Every Tech Company Becomes a Bank

Back in June, I noted that the threshold for venture-fundable niche startups was lower than I’d thought, because Squire, a company that sells software for barbershops, raised $34m. They’ve now raised another $45m, at triple the valuation. One reason is that they’ve moved from pure software to financial services:

The coronavirus has threatened the livelihoods of small and medium-sized business owners, making it harder for them to secure loans or financing to undergo tricky times. Salvant says that Squire took on $15 million in debt financing to create a banking-as-a-service feature for these business owners.
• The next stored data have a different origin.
**src/rtl/mboot_ctrl.sv**
```systemverilog
// Multiboot controller: debounced select/reboot keys drive the EG_LOGIC_MBOOT
// image address and a confirmed rebootn pulse. Define MBOOT_LED_EN for the RGB indicator.
module mboot_debounce #(
    parameter int CYC = 4
) (
    input  logic clk_i,
    input  logic rst_n_i,
    input  logic key_i,
    output logic level_o
);
    localparam int CW = $clog2(CYC + 1);
    localparam logic [CW-1:0] CNT_LAST = CW'(CYC - 1);

    logic [1:0]    sync_q;
    logic [CW-1:0] cnt_q;
    logic          level_q;

    always_ff @(posedge clk_i or negedge rst_n_i) begin
        if (!rst_n_i) begin
            sync_q  <= 2'b11;
            cnt_q   <= '0;
            level_q <= 1'b1;
        end else begin
            sync_q <= {sync_q[0], key_i};
            // Level flips only on the CYC-th consecutive differing sample.
            if (sync_q[1] == level_q) begin
                cnt_q <= '0;
            end else if (cnt_q == CNT_LAST) begin
                level_q <= sync_q[1];
                cnt_q   <= '0;
            end else begin
                cnt_q <= cnt_q + 1'b1;
            end
        end
    end

    assign level_o = level_q;
endmodule

module mboot_ctrl #(
    parameter int         DEBOUNCE_CYC = 240000,
    parameter int         HOLD_CYC     = 24000000,
    parameter int         PULSE_CYC    = 16,
    parameter int         NUM_IMAGES   = 4,
    parameter logic [7:0] BASE_ADDR    = 8'h00,
    parameter logic [7:0] ADDR_STRIDE  = 8'h0A
) (
    input  logic       CLK_IN,
    input  logic       RST_N,
    input  logic       key_sel,
    input  logic       key_boot,
    output logic [7:0] dynamic_addr,
    output logic       rebootn,
    output logic [2:0] RGB_LED
);
    localparam int HW = $clog2(HOLD_CYC + 1);
    localparam int PW = $clog2(PULSE_CYC + 1);
    localparam logic [HW-1:0] HOLD_LAST  = HW'(HOLD_CYC - 1);
    localparam logic [PW-1:0] PULSE_LAST = PW'(PULSE_CYC - 1);
    localparam logic [2:0]    IDX_LAST   = 3'(NUM_IMAGES - 1);

    typedef enum logic [1:0] {IDLE, CONFIRM, PULSE, DONE} state_t;

    state_t        state_q;
    logic [2:0]    idx_q;
    logic [HW-1:0] hold_q;
    logic [PW-1:0] pulse_q;
    logic          rebootn_q;
    logic [7:0]    addr_q;
    logic [7:0]    addr_d;
    logic          sel_lvl, boot_lvl, sel_prev_q, boot_prev_q;
    logic          sel_press, boot_press;

    mboot_debounce #(.CYC(DEBOUNCE_CYC)) u_db_sel (
        .clk_i(CLK_IN), .rst_n_i(RST_N), .key_i(key_sel), .level_o(sel_lvl)
    );
    mboot_debounce #(.CYC(DEBOUNCE_CYC)) u_db_boot (
        .clk_i(CLK_IN), .rst_n_i(RST_N), .key_i(key_boot), .level_o(boot_lvl)
    );

    assign sel_press  = sel_prev_q & ~sel_lvl;
    assign boot_press = boot_prev_q & ~boot_lvl;
    assign addr_d     = BASE_ADDR + {5'd0, idx_q} * ADDR_STRIDE;

    always_ff @(posedge CLK_IN or negedge RST_N) begin
        if (!RST_N) begin
            state_q     <= IDLE;
            idx_q       <= '0;
            hold_q      <= '0;
            pulse_q     <= '0;
            rebootn_q   <= 1'b1;
            addr_q      <= BASE_ADDR;
            sel_prev_q  <= 1'b1;
            boot_prev_q <= 1'b1;
        end else begin
            sel_prev_q  <= sel_lvl;
            boot_prev_q <= boot_lvl;
            addr_q      <= addr_d;
            case (state_q)
                IDLE: begin
                    // Boot press takes priority over a coincident select press.
                    if (boot_press) begin
                        state_q <= CONFIRM;
                        hold_q  <= '0;
                    end else if (sel_press) begin
                        idx_q <= (idx_q == IDX_LAST) ? 3'd0 : idx_q + 3'd1;
                    end
                end
                CONFIRM: begin
                    if (boot_lvl) begin
                        state_q <= IDLE;
                    end else if (hold_q == HOLD_LAST) begin
                        state_q   <= PULSE;
                        pulse_q   <= '0;
                        rebootn_q <= 1'b0;
                    end else begin
                        hold_q <= hold_q + 1'b1;
                    end
                end
                PULSE: begin
                    if (pulse_q == PULSE_LAST) begin
                        state_q   <= DONE;
                        rebootn_q <= 1'b1;
                    end else begin
                        pulse_q <= pulse_q + 1'b1;
                    end
                end
                default: ;  // DONE: wait for reconfiguration
            endcase
        end
    end

    assign dynamic_addr = addr_q;
    assign rebootn      = rebootn_q;

`ifdef MBOOT_LED_EN
    logic [2:0] led_q;
    always_ff @(posedge CLK_IN or negedge RST_N) begin
        if (!RST_N) led_q <= 3'b001;
        else        led_q <= (state_q == PULSE || state_q == DONE) ? 3'b111 : idx_q + 3'd1;
    end
    assign RGB_LED = led_q;
`else
    assign RGB_LED = 3'b000;
`endif
endmodule
```
**config.mk**
```make
export PLATFORM = sky130hd
export DESIGN_NAME = mboot_ctrl
export DESIGN_NICKNAME = d
export VERILOG_FILES = /design/src/rtl/mboot_ctrl.sv
export SDC_FILE = /design/constraint.sdc
export NUM_CORES = 1
export LEC_CHECK = 0
export BUFFER_PORTS_ARGS = -buffer_cell sky130_fd_sc_hd__buf_2
export CORE_UTILIZATION = 60
export DETAILED_ROUTE_END_ITERATION = 8
export PLACE_DENSITY = 0.87
export SETUP_SLACK_MARGIN = 0.02
export SLEW_MARGIN = 30
export SYNTH_ARGS = -nofsm -noshare
export SYNTH_HDL_FRONTEND = slang
export SYNTH_SLANG_ARGS = --single-unit
```
**constraint.sdc**
```tcl
create_clock -name CLK_IN -period 3.3 [get_ports CLK_IN]
set_clock_uncertainty 0.2 [all_clocks]
set_input_delay 0.66 -clock CLK_IN [delete_from_list [all_inputs] [get_ports CLK_IN]]
set_output_delay 0.66 -clock CLK_IN [all_outputs]
set_load 0.005 [all_outputs]
```
## Yosys cells after proc, flatten, opt, wreduce, memory -nomap -nowiden

Index checks and enable logic that the tools add are counted.

| cells by class | value |
|---|---|
| multiplexer cells | 22 |
| equality and inequality tests | 16 |
| reductions and logical operators | 11 |
| $add $sub $neg | 5 |
| bitwise logic cells | 7 |
| multiply operators | 1 |

Operators with widths:

| cell | count |
|---|---|
| $mux 25 | 3 |
| $mux 18 | 4 |
| $pmux 25 s2 | 1 |
| $add 18x1->18 const B | 2 |
| $eq 18x18->1 const B | 2 |
| $add 25x1->25 const B | 1 |
| $eq 25x25->1 const B | 1 |
| $reduce_and 4->1 | 4 |
| $mux 5 | 3 |
| $ne 2x2->1 const B | 6 |
| $pmux 5 s2 | 1 |
| $mux 2 | 4 |
| $mul 3x3->6 const B | 1 |
| $pmux 2 s3 | 1 |
| $add 5x1->5 const B | 1 |
| $eq 5x4->1 const B | 1 |
| $not 1->1 | 5 |
| $reduce_and 2->1 | 2 |
| $reduce_bool 2->1 | 2 |
| $add 3x1->3 const B | 1 |
| $eq 3x2->1 const B | 1 |
| $mux 1 | 3 |
| $mux 3 | 1 |
| $ne 3x2->1 const B | 1 |
| other kinds (8) | 10 |

| word-level totals | value |
|---|---|
| output and inout bits | 12 |
| flip-flop bits (word level) | 86 |
| input port bits | 4 |
| logic and storage cells | 76 |

## Logic depth before layout (Yosys ltp)

| depth | value |
|---|---|
| word-level depth | 4 |
| depth in mapped cells | 10 |
| gate-level depth less buffers | 8 |

## Modules after synthesis

A second synthesis with hierarchy kept.

| unflattened totals | value |
|---|---|
| cells, all modules | 505 |
| area total of the unflattened synthesis | 4968.5 um^2 |

Modules (own cells, without submodules):

| module | seq. area each (um^2) | times used | cells each | area an instance (um^2) |
|---|---|---|---|---|
| mboot_ctrl | 1104.8 | 1 | 307 | 2859.0 |
| mboot_debounce | 529.3 | 2 | 99 | 1054.8 |

## Worst setup path after synthesis

No wires, ideal clock.

| timing | value |
|---|---|
| path type | register -> register |
| start point | register pulse_q[0] |
| end point | register pulse_q[2] |
| stages on the path, launching flop included | 10 |
| setup time | 87 ps |
| slack | 1023 ps |
| arrival | 1990 ps |
| data required time | 3013 ps |
| path through | dfrtp_1 -> ha_1 -> and3_1 -> ha_1 -> clkbuf_1 -> nand2b_1 -> or3b_2 -> a21oi_1 -> a31oi_1 -> o211ai_1 |

| between the ends | value |
|---|---|
| longest elaborated chain between the ends | 3 |
| elaborated cells on any way between the ends | 6 |

RTL lines:

| element | line | RTL |
|---|---|---|
| start, declared | 67 | `logic [PW-1:0] pulse_q;` |
| start signal, assigned | 125 | `pulse_q <= pulse_q + 1'b1;` |
| $add 5x1->5 / $eq 5x4->1 (equally long branches) | 125, 121 |  |
| $mux 5 / $ne 2x2->1 (equally long branches) | - |  |
| $pmux 5 s2 / $reduce_and 4->1 (equally long branches) | - |  |

Several ways; a longest one is shown, not always the timed one. The select of a mux whose other input is x is not followed.
A chain may end at the register's enable or synchronous reset.

## Worst setup path in the final report

| timing | value |
|---|---|
| start point | register hold_q[16] |
| end point | register hold_q[7] |

| between the ends | value |
|---|---|
| longest elaborated chain between the ends | 3 |

RTL lines:

| element | line | RTL |
|---|---|---|
| start, declared | 66 | `logic [HW-1:0] hold_q;` |
| start signal, assigned | 117 | `hold_q <= hold_q + 1'b1;` |
| $eq 25x25->1 | 112 | `end else if (hold_q == HOLD_LAST) begin` |
| $ne 2x2->1 (no line) | - |  |
| $reduce_and 4->1 (no line) | - |  |

No other way between the ends.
This is an interesting variant on the general idea that more debt-based financing is coming to software companies. These companies are also a good conduit for credit: they get real-time data on how businesses are performing, and they have direct relationships with clients. Adding a layer of banking on top of their product is a good way to lock in customers, and to arbitrage the gap between cheap capital for startups and expensive capital for low-growth small businesses.
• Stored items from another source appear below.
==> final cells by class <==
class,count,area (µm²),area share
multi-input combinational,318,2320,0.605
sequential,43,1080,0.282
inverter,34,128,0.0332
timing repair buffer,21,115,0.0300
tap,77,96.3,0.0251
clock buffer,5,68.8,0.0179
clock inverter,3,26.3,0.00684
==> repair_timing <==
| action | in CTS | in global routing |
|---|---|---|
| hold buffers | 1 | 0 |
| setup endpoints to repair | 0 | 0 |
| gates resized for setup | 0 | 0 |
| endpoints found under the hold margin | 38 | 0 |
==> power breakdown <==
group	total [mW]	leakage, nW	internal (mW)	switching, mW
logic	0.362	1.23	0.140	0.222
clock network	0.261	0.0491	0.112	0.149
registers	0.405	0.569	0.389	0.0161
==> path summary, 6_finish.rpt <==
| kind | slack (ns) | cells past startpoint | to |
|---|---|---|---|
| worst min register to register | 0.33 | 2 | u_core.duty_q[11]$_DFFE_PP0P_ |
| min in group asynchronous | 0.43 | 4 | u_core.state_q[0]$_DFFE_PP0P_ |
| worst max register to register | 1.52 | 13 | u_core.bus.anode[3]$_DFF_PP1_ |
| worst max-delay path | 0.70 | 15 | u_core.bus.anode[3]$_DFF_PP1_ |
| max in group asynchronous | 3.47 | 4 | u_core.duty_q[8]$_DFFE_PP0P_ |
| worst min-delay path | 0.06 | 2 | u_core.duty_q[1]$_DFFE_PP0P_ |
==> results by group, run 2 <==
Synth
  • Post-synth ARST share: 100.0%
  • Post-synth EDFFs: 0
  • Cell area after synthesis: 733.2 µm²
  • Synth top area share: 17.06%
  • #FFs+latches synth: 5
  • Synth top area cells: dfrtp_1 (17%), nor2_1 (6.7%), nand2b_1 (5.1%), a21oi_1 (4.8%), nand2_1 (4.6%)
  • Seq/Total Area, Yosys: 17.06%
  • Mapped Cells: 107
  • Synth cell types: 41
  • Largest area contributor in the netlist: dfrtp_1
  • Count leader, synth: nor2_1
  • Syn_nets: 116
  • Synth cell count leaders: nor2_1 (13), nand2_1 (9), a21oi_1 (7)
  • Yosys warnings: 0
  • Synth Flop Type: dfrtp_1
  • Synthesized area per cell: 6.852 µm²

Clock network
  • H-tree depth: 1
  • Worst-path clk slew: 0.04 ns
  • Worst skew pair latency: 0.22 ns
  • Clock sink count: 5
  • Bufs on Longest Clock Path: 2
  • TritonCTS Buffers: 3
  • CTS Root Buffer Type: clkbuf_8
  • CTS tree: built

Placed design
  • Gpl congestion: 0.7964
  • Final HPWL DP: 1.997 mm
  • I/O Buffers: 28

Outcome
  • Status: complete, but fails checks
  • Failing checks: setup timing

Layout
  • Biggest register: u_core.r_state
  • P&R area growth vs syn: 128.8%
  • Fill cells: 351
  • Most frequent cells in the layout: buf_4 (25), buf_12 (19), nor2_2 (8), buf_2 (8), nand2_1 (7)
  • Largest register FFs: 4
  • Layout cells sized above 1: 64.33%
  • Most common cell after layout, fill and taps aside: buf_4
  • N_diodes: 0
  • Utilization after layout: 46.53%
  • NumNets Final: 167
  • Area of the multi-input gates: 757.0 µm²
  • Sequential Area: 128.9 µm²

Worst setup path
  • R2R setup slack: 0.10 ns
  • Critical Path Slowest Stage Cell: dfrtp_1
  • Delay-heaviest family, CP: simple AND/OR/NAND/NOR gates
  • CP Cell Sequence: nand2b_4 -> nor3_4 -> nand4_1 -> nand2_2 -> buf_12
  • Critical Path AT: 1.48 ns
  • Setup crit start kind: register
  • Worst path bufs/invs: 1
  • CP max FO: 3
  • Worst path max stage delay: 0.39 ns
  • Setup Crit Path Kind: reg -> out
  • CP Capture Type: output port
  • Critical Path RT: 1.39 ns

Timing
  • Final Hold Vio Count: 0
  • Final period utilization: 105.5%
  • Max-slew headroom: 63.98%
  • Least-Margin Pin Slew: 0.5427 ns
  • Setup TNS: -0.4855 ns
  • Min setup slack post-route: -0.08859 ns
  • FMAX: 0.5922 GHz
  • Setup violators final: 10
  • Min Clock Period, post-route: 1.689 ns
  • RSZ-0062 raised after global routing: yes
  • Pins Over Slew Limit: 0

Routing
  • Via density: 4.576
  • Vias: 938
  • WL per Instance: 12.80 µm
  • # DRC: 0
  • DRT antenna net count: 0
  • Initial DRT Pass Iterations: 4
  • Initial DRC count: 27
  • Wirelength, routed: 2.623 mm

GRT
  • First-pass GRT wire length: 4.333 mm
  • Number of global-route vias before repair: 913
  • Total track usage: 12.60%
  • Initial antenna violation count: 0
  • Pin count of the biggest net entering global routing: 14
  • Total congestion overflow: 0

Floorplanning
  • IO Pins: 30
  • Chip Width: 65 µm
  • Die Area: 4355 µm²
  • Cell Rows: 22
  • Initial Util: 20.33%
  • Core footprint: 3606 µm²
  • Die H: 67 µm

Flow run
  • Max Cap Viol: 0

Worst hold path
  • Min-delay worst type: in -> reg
$ cat src/rtl/rgbw_pwm_fader.sv
// rtl/rgbw_pwm_fader.sv - RGBW PWM output stage with period-synchronous target update; optional fade under RGBW_PWM_FADE_EN
module rgbw_pwm_fader #(
  parameter int WIDTH = 8,
  parameter int DIV   = 4
) (
  input  logic               clk,
  input  logic               rst_n,
  input  logic               ena,
  input  logic               in_valid,
  output logic               in_ready,
  input  logic [4*WIDTH-1:0] in_duty,
  input  logic [WIDTH-1:0]   fade_step,
  output logic [3:0]         pwm_out,
  output logic               period_start,
  output logic               busy
);

  localparam int PW = (DIV > 1) ? $clog2(DIV) : 1;
  localparam logic [PW-1:0] PRE_LAST = PW'(DIV - 1);

  logic [PW-1:0]             pre_q, pre_d;
  logic [WIDTH-1:0]          cnt_q, cnt_d;
  logic                      tick, bnd;
  logic                      pending_q, pending_d;
  logic [3:0][WIDTH-1:0]     shadow_q, shadow_d;
  logic [3:0][WIDTH-1:0]     cur_q, cur_d;
  logic [3:0][WIDTH-1:0]     tgt_q, tgt_d;
  logic [3:0][WIDTH-1:0]     teff;
  logic [3:0]                pwm_q, pwm_d;
  logic                      ps_q;
  logic                      accept;

`ifdef RGBW_PWM_FADE_EN
  // One fade step toward tgt, landing exactly on tgt once within reach
  function automatic logic [WIDTH-1:0] fade_next(input logic [WIDTH-1:0] cur,
                                                 input logic [WIDTH-1:0] tgt,
                                                 input logic [WIDTH-1:0] step);
    logic [WIDTH:0] diff;
    logic [WIDTH:0] mag;
    diff = {1'b0, tgt} - {1'b0, cur};
    mag  = diff[WIDTH] ? ((~diff) + 1'b1) : diff;
    if (mag <= {1'b0, step}) return tgt;
    else if (diff[WIDTH])    return cur - step;
    else                     return cur + step;
  endfunction
`else
  logic unused_fade_step;
  assign unused_fade_step = ^fade_step;
`endif

  // Prescaler and PWM counter; both held at zero while disabled so a period restarts cleanly
  always_comb begin
    tick  = ena && (pre_q == PRE_LAST);
    bnd   = tick && (cnt_q == '1);
    pre_d = '0;
    cnt_d = '0;
    if (ena) begin
      pre_d = tick ? '0 : pre_q + 1'b1;
      cnt_d = tick ? cnt_q + 1'b1 : cnt_q;
    end
  end

  // Handshake into the shadow register and boundary-synchronous target/duty update
  always_comb begin
    accept    = in_valid && !pending_q;
    pending_d = pending_q;
    shadow_d  = shadow_q;
    tgt_d     = tgt_q;
    cur_d     = cur_q;
    teff      = pending_q ? shadow_q : tgt_q;
    if (accept) begin
      shadow_d  = in_duty;
      pending_d = 1'b1;
    end else if (bnd) begin
      pending_d = 1'b0;
    end
    if (bnd) begin
      tgt_d = teff;
      for (int i = 0; i < 4; i++) begin
`ifdef RGBW_PWM_FADE_EN
        cur_d[i] = fade_next(cur_q[i], teff[i], fade_step);
`else
        cur_d[i] = teff[i];
`endif
      end
    end
  end

  // PWM compare against the applied duty of each channel
  always_comb begin
    pwm_d = '0;
    for (int i = 0; i < 4; i++) begin
      pwm_d[i] = ena && (cnt_q < cur_q[i]);
    end
  end

  // State and registered outputs; everything returns to zero on reset
  always_ff @(posedge clk or negedge rst_n) begin
    if (!rst_n) begin
      pre_q     <= '0;
      cnt_q     <= '0;
      pending_q <= 1'b0;
      shadow_q  <= '0;
      cur_q     <= '0;
      tgt_q     <= '0;
      pwm_q     <= '0;
      ps_q      <= 1'b0;
    end else begin
      pre_q     <= pre_d;
      cnt_q     <= cnt_d;
      pending_q <= pending_d;
      shadow_q  <= shadow_d;
      cur_q     <= cur_d;
      tgt_q     <= tgt_d;
      pwm_q     <= pwm_d;
      ps_q      <= bnd;
    end
  end

  assign in_ready     = !pending_q;
  assign busy         = pending_q || (cur_q != tgt_q);
  assign pwm_out      = pwm_q;
  assign period_start = ps_q;

endmodule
Can Anyone Afford for Robinhood Not to Underwrite IPOs?

The function of an IPO underwriter is to work with a company, and with future investors, to figure out what the company will be worth when it’s publicly traded. Normally, that involves talking to major institutional investors, figuring out what the demand curve looks like, and baking in a little caution (either to ensure that the IPO goes off without a hitch or to do a very lucrative favor for clients). This is something banks can do when there’s a finite number of buyers, but it’s much harder with retail investors. Retail buyers are less valuation-sensitive than institutions, and they use different platforms.

Which is why the two biggest IPO pops recently have been fueled by retail investor buying. Underwriters say that retail investor demand is hard to predict, but I suspect that someone at Robinhood has already found the correlation between a) the size of an IPO price pop, and b) the number of Robinhood users who look for a stock quote for the to-be-public company. Because Robinhood users are doing more of the research on the app itself, Robinhood may know more about their demand than a bank knows about institutions' plans.

Retail investors have always been a swing factor in IPOs. When Netscape went public, Charles Schwab had to change their 800 number’s recording (“Welcome to Charles Schwab. If you’re interested in the Netscape IPO, press one…”). But now they’re a more measurable one.